Junior Mortgage
A junior mortgage is a secondary loan secured by the same property as the primary mortgage, but with lower priority for repayment if the borrower defaults. Also known as a second mortgage, it ranks behind the first mortgage in terms of claims against the property. Junior mortgages typically carry higher interest rates due to the increased risk for lenders.
Example
“Sarah took out a junior mortgage to finance her home renovation since she couldn't refinance her existing loan at favorable rates.”
Memory Tip
Think 'junior' like a younger sibling who gets served dinner second - junior mortgages get paid after the senior mortgage.
Why It Matters
Homeowners use junior mortgages to access home equity for major expenses like renovations or debt consolidation without refinancing their primary mortgage.

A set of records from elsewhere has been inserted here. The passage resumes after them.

**config.mk**
```make
export PLATFORM = sky130hd
export DESIGN_NAME = zc_phase_detector
export DESIGN_NICKNAME = d
export VERILOG_FILES = /design/src/rtl/zcpd_pkg.sv /design/src/rtl/zcpd_window.sv /design/src/rtl/zcpd_capture.sv /design/src/rtl/zcpd_nudge.sv /design/src/rtl/zc_phase_detector.sv
export SDC_FILE = /design/constraint.sdc
export NUM_CORES = 1
export LEC_CHECK = 0
export BUFFER_PORTS_ARGS = -buffer_cell sky130_fd_sc_hd__buf_2
export CORE_UTILIZATION = 25
export CTS_BUF_LIST = sky130_fd_sc_hd__clkbuf_4
export CTS_CLUSTER_SIZE = 28
export DETAILED_ROUTE_END_ITERATION = 12
export PLACE_DENSITY = 0.45
export SLEW_MARGIN = 20
export SYNTH_ARGS = -nofsm -noshare
export SYNTH_HDL_FRONTEND = slang
export SYNTH_SLANG_ARGS = --single-unit
```
**constraint.sdc**
```tcl
create_clock -name clk -period 2.26 [get_ports clk]
set_input_delay 0.113 -clock clk [delete_from_list [all_inputs] [get_ports clk]]
set_output_delay 0.113 -clock clk [all_outputs]
set_load 0.05 [all_outputs]
```
**src/rtl/zcpd_pkg.sv**
```systemverilog
package zcpd_pkg;
   typedef enum logic [1:0] {
      NUDGE_NONE = 2'd0,
      NUDGE_UP   = 2'd1,
      NUDGE_DN   = 2'd2
   } nudge_e;
endpackage

```
**src/rtl/zcpd_window.sv**
```systemverilog
module zcpd_window #(
   parameter int CNT_W     = 10,
   parameter int BLANK_CYC = 100
) (
   input  logic             clk,
   input  logic             rst_n,
   input  logic             en,
   input  logic             lo,
   output logic             fall,
   output logic             open_win,
   output logic [CNT_W-1:0] tick
);
   localparam logic [CNT_W-1:0] CNT_MAX = {CNT_W{1'b1}};
   localparam logic [CNT_W-1:0] BLANK_T = CNT_W'(BLANK_CYC);

   logic             lo_q;
   logic             running;
   logic [CNT_W-1:0] cnt;
   logic             rise;

   assign rise     = en & lo & ~lo_q;
   assign fall     = en & running & ~lo;
   assign tick     = rise ? '0 : cnt;
   assign open_win = en & lo & (rise | running) & (tick >= BLANK_T);

   always_ff @(posedge clk or negedge rst_n) begin
      if (!rst_n) begin
         lo_q    <= 1'b0;
         running <= 1'b0;
         cnt     <= '0;
      end else begin
         lo_q <= lo;
         if (!en) begin
            running <= 1'b0;
            cnt     <= '0;
         end else if (rise) begin
            running <= 1'b1;
            cnt     <= CNT_W'(1);
         end else if (fall) begin
            running <= 1'b0;
         end else if (running && cnt != CNT_MAX) begin
            cnt <= cnt + 1'b1;
         end
      end
   end

   // the window is never open on the first cycle of an on-time
   p_blank_rise_r1: assert property (@(posedge clk) disable iff (!rst_n)
      (en && lo && !lo_q) |-> !open_win);
endmodule

```
**src/rtl/zcpd_capture.sv**
```systemverilog
module zcpd_capture #(
   parameter int CNT_W     = 10,
   parameter int BLANK_CYC = 100
) (
   input  logic             clk,
   input  logic             rst_n,
   input  logic             en,
   input  logic             open_win,
   input  logic             zc,
   input  logic             fall,
   input  logic [CNT_W-1:0] tick,
   output logic             done,
   output logic [CNT_W-1:0] cap,
   output logic [CNT_W-1:0] meas_phase,
   output logic             meas_valid
);
   logic got;

   assign done = fall & got;

   always_ff @(posedge clk or negedge rst_n) begin
      if (!rst_n) begin
         got        <= 1'b0;
         cap        <= '0;
         meas_phase <= '0;
         meas_valid <= 1'b0;
      end else if (!en) begin
         got        <= 1'b0;
         meas_phase <= '0;
         meas_valid <= 1'b0;
      end else begin
         meas_valid <= done;
         if (done) meas_phase <= cap;
         if (fall) begin
            got <= 1'b0;
         end else if (open_win && zc && !got) begin
            got <= 1'b1;
            cap <= tick;
         end
      end
   end

   // the strobe lasts one cycle
   p_valid_single_r4: assert property (@(posedge clk) disable iff (!rst_n)
      meas_valid |=> !meas_valid);
   // the strobe follows the end of an on-time
   p_valid_after_fall_r4: assert property (@(posedge clk) disable iff (!rst_n)
      meas_valid |-> $past(fall));
   // a reported phase is never inside the blanking window
   p_meas_min_r2: assert property (@(posedge clk) disable iff (!rst_n)
      meas_valid |-> (meas_phase >= CNT_W'(BLANK_CYC)));
endmodule

```
**src/rtl/zcpd_nudge.sv**
```systemverilog
module zcpd_nudge
   import zcpd_pkg::*;
#(
   parameter int CNT_W     = 10,
   parameter int PULSE_CYC = 4
) (
   input  logic             clk,
   input  logic             rst_n,
   input  logic             en,
   input  logic             done,
   input  logic [CNT_W-1:0] cap,
   input  logic [CNT_W-1:0] ref_phase,
   output logic             up,
   output logic             dn
);
   nudge_e dir;

   always_comb begin
      if (cap < ref_phase)      dir = NUDGE_UP;
      else if (cap > ref_phase) dir = NUDGE_DN;
      else                      dir = NUDGE_NONE;
   end

   generate
      if (PULSE_CYC == 1) begin : g_single
         always_ff @(posedge clk or negedge rst_n) begin
            if (!rst_n) begin
               up <= 1'b0;
               dn <= 1'b0;
            end else begin
               up <= en & done & (dir == NUDGE_UP);
               dn <= en & done & (dir == NUDGE_DN);
            end
         end
      end else begin : g_count
         localparam int PW_W = $clog2(PULSE_CYC);
         localparam logic [PW_W-1:0] PW_LOAD = PW_W'(PULSE_CYC - 1);
         logic [PW_W-1:0] rem;
         always_ff @(posedge clk or negedge rst_n) begin
            if (!rst_n) begin
               up  <= 1'b0;
               dn  <= 1'b0;
               rem <= '0;
            end else if (!en) begin
               up  <= 1'b0;
               dn  <= 1'b0;
               rem <= '0;
            end else if (done) begin
               up  <= (dir == NUDGE_UP);
               dn  <= (dir == NUDGE_DN);
               rem <= (dir == NUDGE_NONE) ? '0 : PW_LOAD;
            end else if (rem != '0) begin
               rem <= rem - 1'b1;
            end else begin
               up <= 1'b0;
               dn <= 1'b0;
            end
         end
      end
   endgenerate

   // never both directions
   p_excl_r6: assert property (@(posedge clk) disable iff (!rst_n)
      !(up && dn));
   // a pulse only begins on a finished measurement
   p_start_r7: assert property (@(posedge clk) disable iff (!rst_n)
      ($rose(up) || $rose(dn)) |-> $past(done));
endmodule

```
**src/rtl/zc_phase_detector.sv**
```systemverilog
module zc_phase_detector #(
   parameter int CNT_W     = 10,
   parameter int BLANK_CYC = 100,
   parameter int PULSE_CYC = 4
) (
   input  logic             clk,
   input  logic             rst_n,
   input  logic             dim_en,
   input  logic             lo,
   input  logic             zc,
   input  logic [CNT_W-1:0] ref_phase,
   output logic             nudge_up,
   output logic             nudge_dn,
   output logic [CNT_W-1:0] meas_phase,
   output logic             meas_valid
);
   generate
      if (CNT_W < 2 || CNT_W > 20) begin : g_bad_w
         $error("CNT_W out of range");
      end
      if (BLANK_CYC < 1 || BLANK_CYC >= (1 << CNT_W) - 1) begin : g_bad_b
         $error("BLANK_CYC must fit below the counter limit");
      end
      if (PULSE_CYC < 1 || PULSE_CYC > 256) begin : g_bad_p
         $error("PULSE_CYC out of range");
      end
   endgenerate

   logic             fall;
   logic             open_win;
   logic [CNT_W-1:0] tick;
   logic             done;
   logic [CNT_W-1:0] cap;

   zcpd_window #(.CNT_W(CNT_W), .BLANK_CYC(BLANK_CYC)) u_win (
      .clk(clk), .rst_n(rst_n), .en(dim_en), .lo(lo),
      .fall(fall), .open_win(open_win), .tick(tick));

   zcpd_capture #(.CNT_W(CNT_W), .BLANK_CYC(BLANK_CYC)) u_cap (
      .clk(clk), .rst_n(rst_n), .en(dim_en), .open_win(open_win), .zc(zc),
      .fall(fall), .tick(tick), .done(done), .cap(cap),
      .meas_phase(meas_phase), .meas_valid(meas_valid));

   zcpd_nudge #(.CNT_W(CNT_W), .PULSE_CYC(PULSE_CYC)) u_ndg (
      .clk(clk), .rst_n(rst_n), .en(dim_en), .done(done), .cap(cap),
      .ref_phase(ref_phase), .up(nudge_up), .dn(nudge_dn));

   // idle outputs while dim mode is off
   p_idle_r8: assert property (@(posedge clk) disable iff (!rst_n)
      !dim_en |=> (!nudge_up && !nudge_dn && !meas_valid));
   // a pulse starts together with the strobe
   p_pulse_with_valid_r7: assert property (@(posedge clk) disable iff (!rst_n)
      ($rose(nudge_up) || $rose(nudge_dn)) |-> meas_valid);
endmodule

```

Understanding the subordinate position helps borrowers evaluate the total cost and risk of additional financing.
Common Misconception
Many believe junior mortgages are automatically included in loan modifications, but they're separate obligations that may require independent negotiation.
In Practice
A homeowner with a $300,000 first mortgage might take a $50,000 junior mortgage for home improvements. If they default and the home sells for $320,000, the first mortgage gets paid in full while the junior mortgage receives only $20,000.
Etymology
The term 'junior' comes from Latin 'junior' meaning younger or lesser, reflecting how these mortgages are subordinate to the primary mortgage in payment priority.